→ TASK OBJECTIVE:
Determine how many lines in the records hold the word "assign". Return the number alone.

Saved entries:

=-=-=-=-=

## src/rtl/fst_io_pkg.sv

```systemverilog
// Shared widths, debounce lengths and types for the fst input-conditioning path.
package fst_io_pkg;

    localparam int unsigned FST_IN_WIDTH        = 16;
    localparam int unsigned DEBOUNCE_CYCLES_HW  = 50000;
    localparam int unsigned DEBOUNCE_CYCLES_SIM = 4;

    typedef logic [FST_IN_WIDTH-1:0] fst_word_t;

    // COUNT: candidate is settling; DONE: candidate accepted, counter saturated.
    typedef enum logic {
        ST_COUNT = 1'b0,
        ST_DONE  = 1'b1
    } deb_state_e;

endpackage

```

## src/rtl/fst_sync2.sv

```systemverilog
// Two-flop synchroniser for asynchronous inputs, synchronous active-high reset.
module fst_sync2 #(
    parameter int unsigned W = 1
) (
    input  logic         clk_in,
    input  logic         reset_in,
    input  logic [W-1:0] d,
    output logic [W-1:0] q
);

    logic [W-1:0] meta_q;

    // Back-to-back flops, no logic between stages.
    always_ff @(posedge clk_in) begin
        if (reset_in) begin
            meta_q <= '0;
            q      <= '0;
        end else begin
            meta_q <= d;
            q      <= meta_q;
        end
    end

endmodule

```

## src/rtl/fst_in_debounce.sv

```systemverilog
// Synchronises and debounces the DIP-switch word and step button as one vector.
module fst_in_debounce
    import fst_io_pkg::*;
#(
    parameter int unsigned WIDTH         = FST_IN_WIDTH,
    parameter int unsigned STABLE_CYCLES = DEBOUNCE_CYCLES_HW
) (
    input  logic             clk_in,
    input  logic             reset_in,
    input  logic [WIDTH-1:0] sw_raw,
    input  logic             btn_raw,
    output logic [WIDTH-1:0] dat_out,
    output logic             changed,
    output logic             btn_level,
    output logic             btn_pulse,
    output logic             busy
);

    localparam int unsigned VW    = WIDTH + 1;
    localparam int unsigned CNT_W = $clog2(STABLE_CYCLES + 1);
    localparam logic [CNT_W-1:0] CNT_LAST = CNT_W'(STABLE_CYCLES - 1);

    logic [VW-1:0]    v_raw;
    logic [VW-1:0]    sync_q;
    logic [VW-1:0]    cand_q, cand_d;
    logic [VW-1:0]    commit_q, commit_d;
    logic [CNT_W-1:0] cnt_q, cnt_d;
    deb_state_e       state_q, state_d;
    logic             changed_d, pulse_d;

    assign v_raw = {btn_raw, sw_raw};

    fst_sync2 #(
        .W (VW)
    ) u_sync (
        .clk_in   (clk_in),
        .reset_in (reset_in),
        .d        (v_raw),
        .q        (sync_q)
    );

    // State, candidate, counter, committed value and pulse registers.
    always_ff @(posedge clk_in) begin
        if (reset_in) begin
            state_q   <= ST_COUNT;
            cand_q    <= '0;
            cnt_q     <= '0;
            commit_q  <= '0;
            changed   <= 1'b0;
            btn_pulse <= 1'b0;
        end else begin
            state_q   <= state_d;
            cand_q    <= cand_d;
            cnt_q     <= cnt_d;
            commit_q  <= commit_d;
            changed   <= changed_d;
            btn_pulse <= pulse_d;
        end
    end

    // Next state: restart on any new sample, count while settling, commit once.
    always_comb begin
        state_d   = state_q;
        cand_d    = cand_q;
        cnt_d     = cnt_q;
        commit_d  = commit_q;
        changed_d = 1'b0;
        pulse_d   = 1'b0;
        if (sync_q != cand_q) begin
            cand_d  = sync_q;
            cnt_d   = '0;
            state_d = ST_COUNT;
        end else if (state_q == ST_COUNT) begin
            if (cnt_q == CNT_LAST) begin
                state_d   = ST_DONE;
                commit_d  = cand_q;
                changed_d = (cand_q[WIDTH-1:0] != commit_q[WIDTH-1:0]);
                pulse_d   = cand_q[WIDTH] & ~commit_q[WIDTH];
            end else begin
                cnt_d = cnt_q + CNT_W'(1);
            end
        end
    end

    assign dat_out   = commit_q[WIDTH-1:0];
    assign btn_level = commit_q[WIDTH];

    // Settling indicator: a new sample is pending or the candidate is not yet committed.
    assign busy = (sync_q != cand_q) | (cand_q != commit_q);

endmodule

```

=-=-=-=-=

→ YOUR RESPONSE:
4